Wow, I completely loved this book! At 400 pages it's quite long but I read it in just under two days as I couldn't put it down; I was hooked from the very beginning.
I very much enjoyed Helen Callaghan's book Dear Amy but in my opinion Everything is Lies is even better.
Sophia returns home after a fraught telephone call from her mother. When she gets home the house is weirdly quiet and she finds her mother hanging from a tree in the garden and her father wounded but alive next to her. Sophia can't quite believe what is happening, her parents Nina and Jared are quiet, unassuming people who run a small cafe and nursery business.
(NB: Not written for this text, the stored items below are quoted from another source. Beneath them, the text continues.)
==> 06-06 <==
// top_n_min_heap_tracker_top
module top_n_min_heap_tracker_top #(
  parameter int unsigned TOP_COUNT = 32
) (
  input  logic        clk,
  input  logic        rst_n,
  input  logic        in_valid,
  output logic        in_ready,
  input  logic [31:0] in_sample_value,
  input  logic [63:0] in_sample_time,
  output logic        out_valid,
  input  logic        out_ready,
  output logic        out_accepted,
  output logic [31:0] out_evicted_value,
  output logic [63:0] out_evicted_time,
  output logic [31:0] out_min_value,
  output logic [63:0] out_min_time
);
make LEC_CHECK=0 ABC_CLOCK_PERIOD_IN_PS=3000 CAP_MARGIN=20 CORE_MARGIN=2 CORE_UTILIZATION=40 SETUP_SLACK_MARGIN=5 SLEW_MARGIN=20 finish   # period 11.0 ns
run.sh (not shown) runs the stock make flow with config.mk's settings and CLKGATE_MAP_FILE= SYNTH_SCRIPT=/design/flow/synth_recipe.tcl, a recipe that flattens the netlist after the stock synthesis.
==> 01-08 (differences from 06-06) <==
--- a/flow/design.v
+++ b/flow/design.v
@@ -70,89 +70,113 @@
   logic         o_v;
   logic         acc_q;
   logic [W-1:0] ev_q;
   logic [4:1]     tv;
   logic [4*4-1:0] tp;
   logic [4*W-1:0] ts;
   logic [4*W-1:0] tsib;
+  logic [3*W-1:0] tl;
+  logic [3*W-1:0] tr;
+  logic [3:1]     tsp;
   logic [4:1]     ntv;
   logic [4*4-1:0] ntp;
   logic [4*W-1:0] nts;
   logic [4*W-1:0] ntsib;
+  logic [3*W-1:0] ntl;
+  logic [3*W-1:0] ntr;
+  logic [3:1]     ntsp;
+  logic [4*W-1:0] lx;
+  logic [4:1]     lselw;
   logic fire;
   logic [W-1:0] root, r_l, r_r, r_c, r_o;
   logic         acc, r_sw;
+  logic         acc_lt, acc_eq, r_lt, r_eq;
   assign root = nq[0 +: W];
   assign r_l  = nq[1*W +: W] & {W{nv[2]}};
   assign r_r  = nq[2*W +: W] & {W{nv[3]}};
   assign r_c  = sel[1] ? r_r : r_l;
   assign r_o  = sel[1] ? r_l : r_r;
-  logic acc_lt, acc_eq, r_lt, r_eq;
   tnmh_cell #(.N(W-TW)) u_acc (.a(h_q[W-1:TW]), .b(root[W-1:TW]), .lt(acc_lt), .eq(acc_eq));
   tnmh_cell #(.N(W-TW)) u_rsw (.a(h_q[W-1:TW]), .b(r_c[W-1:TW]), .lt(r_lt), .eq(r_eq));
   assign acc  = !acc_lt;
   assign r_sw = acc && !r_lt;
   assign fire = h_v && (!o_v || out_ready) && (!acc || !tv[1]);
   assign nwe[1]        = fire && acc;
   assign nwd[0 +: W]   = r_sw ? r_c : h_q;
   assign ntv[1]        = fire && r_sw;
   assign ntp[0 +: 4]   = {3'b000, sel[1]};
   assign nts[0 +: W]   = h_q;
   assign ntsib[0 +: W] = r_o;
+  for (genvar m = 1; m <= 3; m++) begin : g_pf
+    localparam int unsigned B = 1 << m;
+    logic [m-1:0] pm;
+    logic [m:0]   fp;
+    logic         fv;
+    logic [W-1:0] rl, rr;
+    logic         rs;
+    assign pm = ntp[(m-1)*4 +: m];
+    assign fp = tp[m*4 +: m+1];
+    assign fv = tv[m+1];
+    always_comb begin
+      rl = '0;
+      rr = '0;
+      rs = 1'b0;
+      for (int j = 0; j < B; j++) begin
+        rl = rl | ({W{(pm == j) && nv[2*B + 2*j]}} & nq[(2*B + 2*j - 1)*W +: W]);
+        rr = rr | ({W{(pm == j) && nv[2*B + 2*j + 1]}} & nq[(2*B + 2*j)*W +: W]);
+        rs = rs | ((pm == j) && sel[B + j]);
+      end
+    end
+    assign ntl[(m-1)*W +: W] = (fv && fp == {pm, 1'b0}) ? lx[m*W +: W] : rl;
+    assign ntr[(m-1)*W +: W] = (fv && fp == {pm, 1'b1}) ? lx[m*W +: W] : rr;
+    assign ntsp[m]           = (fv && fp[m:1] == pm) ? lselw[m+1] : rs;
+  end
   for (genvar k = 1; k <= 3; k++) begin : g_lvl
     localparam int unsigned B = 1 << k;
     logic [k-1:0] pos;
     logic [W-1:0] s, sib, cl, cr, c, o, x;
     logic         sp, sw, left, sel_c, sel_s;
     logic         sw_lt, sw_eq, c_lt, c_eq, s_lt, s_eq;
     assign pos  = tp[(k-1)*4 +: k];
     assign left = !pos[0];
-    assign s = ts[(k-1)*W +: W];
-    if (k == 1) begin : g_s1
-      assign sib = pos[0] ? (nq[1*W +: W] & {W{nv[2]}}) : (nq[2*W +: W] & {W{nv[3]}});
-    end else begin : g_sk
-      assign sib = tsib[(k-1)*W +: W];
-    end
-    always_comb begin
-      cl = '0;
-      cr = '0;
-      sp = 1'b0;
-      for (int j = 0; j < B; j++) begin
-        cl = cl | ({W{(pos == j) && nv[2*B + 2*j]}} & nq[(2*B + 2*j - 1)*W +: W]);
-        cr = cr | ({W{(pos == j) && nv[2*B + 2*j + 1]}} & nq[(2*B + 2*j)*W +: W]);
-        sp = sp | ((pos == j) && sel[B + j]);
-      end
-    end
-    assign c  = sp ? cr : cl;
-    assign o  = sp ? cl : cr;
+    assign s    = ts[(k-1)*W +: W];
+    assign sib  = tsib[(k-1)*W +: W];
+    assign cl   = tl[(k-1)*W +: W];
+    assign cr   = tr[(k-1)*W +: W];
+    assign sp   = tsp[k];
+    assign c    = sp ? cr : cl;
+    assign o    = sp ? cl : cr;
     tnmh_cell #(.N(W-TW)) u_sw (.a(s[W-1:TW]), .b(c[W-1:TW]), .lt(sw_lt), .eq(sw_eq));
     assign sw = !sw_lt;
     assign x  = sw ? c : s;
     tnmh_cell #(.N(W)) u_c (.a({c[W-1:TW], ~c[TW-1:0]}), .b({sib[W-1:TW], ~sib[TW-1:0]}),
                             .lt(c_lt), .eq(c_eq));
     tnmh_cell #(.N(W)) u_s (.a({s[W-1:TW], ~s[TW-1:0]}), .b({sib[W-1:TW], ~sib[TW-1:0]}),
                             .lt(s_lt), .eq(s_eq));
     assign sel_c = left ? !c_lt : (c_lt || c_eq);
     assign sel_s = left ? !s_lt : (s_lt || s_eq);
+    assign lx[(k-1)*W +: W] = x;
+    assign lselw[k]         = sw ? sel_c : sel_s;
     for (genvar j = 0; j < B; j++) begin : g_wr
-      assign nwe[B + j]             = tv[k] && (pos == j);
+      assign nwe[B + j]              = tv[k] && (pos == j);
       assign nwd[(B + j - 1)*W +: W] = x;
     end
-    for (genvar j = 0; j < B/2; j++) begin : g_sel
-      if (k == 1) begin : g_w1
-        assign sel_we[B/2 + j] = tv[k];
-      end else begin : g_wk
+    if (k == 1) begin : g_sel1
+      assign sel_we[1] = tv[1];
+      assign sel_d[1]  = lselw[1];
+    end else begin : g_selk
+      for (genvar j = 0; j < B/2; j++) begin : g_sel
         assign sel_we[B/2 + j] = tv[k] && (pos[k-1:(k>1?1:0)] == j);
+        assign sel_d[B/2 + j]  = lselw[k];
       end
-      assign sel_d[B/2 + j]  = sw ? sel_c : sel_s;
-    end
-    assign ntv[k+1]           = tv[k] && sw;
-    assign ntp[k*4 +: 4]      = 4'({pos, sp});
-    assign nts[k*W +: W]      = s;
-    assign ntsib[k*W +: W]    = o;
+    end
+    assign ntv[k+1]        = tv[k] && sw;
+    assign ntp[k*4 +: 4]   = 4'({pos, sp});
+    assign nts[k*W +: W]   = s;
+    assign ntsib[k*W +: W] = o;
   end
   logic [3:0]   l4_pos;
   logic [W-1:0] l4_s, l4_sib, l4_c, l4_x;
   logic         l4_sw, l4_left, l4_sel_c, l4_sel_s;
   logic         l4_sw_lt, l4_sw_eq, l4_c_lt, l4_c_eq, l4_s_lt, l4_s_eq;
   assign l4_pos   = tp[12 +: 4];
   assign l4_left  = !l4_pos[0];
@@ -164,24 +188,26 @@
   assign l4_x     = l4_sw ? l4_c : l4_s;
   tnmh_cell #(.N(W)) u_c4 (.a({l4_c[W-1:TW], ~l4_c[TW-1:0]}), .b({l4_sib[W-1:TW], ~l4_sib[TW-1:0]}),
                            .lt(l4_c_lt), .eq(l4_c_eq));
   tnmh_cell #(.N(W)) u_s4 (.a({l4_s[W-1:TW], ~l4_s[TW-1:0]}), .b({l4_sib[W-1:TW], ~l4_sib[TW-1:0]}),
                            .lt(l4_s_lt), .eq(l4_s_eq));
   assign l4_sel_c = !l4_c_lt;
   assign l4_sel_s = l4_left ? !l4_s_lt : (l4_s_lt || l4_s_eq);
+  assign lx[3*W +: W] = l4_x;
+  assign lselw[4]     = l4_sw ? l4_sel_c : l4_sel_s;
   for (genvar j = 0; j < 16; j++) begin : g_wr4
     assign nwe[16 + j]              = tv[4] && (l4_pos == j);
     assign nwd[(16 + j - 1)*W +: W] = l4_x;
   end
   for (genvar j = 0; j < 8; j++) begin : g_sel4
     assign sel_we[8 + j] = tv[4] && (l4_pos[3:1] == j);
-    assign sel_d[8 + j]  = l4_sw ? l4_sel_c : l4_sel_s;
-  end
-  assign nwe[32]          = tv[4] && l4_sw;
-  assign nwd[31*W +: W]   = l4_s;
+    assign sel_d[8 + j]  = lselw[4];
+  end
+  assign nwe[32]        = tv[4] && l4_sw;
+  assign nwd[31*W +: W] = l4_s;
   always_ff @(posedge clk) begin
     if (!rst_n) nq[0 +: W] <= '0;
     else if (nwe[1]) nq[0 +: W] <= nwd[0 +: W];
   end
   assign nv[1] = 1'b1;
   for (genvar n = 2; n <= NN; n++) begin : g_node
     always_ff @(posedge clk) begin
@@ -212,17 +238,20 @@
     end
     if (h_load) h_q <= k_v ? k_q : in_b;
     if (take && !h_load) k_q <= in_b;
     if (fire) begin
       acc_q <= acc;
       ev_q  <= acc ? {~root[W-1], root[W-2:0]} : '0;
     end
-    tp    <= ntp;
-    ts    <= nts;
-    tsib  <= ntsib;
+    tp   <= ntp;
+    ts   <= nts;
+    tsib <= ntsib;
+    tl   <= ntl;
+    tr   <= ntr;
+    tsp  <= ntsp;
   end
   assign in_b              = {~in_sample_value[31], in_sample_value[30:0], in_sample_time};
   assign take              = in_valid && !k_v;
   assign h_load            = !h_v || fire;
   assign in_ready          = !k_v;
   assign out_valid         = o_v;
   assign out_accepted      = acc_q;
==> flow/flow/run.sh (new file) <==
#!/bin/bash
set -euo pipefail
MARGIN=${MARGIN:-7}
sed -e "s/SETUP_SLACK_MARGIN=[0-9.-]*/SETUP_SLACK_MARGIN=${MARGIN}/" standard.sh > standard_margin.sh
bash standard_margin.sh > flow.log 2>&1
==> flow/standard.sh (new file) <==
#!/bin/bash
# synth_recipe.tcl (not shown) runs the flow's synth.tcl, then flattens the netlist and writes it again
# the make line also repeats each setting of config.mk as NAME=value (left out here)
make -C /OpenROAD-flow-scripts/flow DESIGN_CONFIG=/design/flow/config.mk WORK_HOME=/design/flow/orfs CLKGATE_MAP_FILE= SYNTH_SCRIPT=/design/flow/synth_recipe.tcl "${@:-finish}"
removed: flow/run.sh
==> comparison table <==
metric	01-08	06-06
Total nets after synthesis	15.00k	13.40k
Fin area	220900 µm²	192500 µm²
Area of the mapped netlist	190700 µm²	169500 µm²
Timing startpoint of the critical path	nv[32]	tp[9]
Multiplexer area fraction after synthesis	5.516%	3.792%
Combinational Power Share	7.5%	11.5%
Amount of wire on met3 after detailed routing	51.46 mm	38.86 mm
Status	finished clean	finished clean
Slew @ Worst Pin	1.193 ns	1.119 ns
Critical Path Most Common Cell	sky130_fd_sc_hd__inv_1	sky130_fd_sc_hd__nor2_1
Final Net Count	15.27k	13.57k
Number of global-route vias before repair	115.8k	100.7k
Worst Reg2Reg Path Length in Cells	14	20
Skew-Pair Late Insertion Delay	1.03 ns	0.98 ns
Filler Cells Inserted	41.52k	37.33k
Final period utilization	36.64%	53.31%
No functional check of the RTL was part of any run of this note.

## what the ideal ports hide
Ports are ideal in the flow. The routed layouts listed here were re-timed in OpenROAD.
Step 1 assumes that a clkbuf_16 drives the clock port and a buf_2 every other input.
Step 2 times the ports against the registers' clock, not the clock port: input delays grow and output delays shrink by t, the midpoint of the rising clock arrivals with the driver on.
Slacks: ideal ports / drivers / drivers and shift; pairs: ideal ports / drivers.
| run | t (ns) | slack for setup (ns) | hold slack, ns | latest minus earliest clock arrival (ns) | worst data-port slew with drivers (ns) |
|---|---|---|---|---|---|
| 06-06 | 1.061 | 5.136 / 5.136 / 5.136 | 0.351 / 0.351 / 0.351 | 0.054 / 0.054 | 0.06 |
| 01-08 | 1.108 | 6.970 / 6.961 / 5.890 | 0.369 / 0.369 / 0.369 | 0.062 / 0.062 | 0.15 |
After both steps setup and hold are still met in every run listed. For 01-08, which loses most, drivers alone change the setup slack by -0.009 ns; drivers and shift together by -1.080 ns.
They would not be involved in a murder-suicide pact as the police are suggesting. With Jared in hospital and unable to speak, Sophia must seek the truth. She is led to some notebooks of her mother's but she is in no way
prepared for the contents. Her mother writes of a cult that she was part of in the 80's, an enigmatic leader called Aaron Kessler and a murder. Nina was convinced these people wanted to silence her; is Sophia's mother completely mad and making all these events up or has all of Sophia's past been a lie?
Helen Callaghan has written a tense, psychological thriller. The book flits between Sophia's present situation and her mother's life in 1989 where it seems she became caught up in a cult led by Aaron Kessler who she met at university. I was so intrigued by Kessler- I could totally see how Nina was taken in by him. The chapters taken from Nina's notebooks were my favourite, it was so interesting to see how Nina was drawn into this group of people she barely knew.
Everything is Lies was a fascinating read, the pace and plotting were both excellent and I think it is a book that will get many people talking.

Many thanks to Penguin for sending me a copy of this book to review.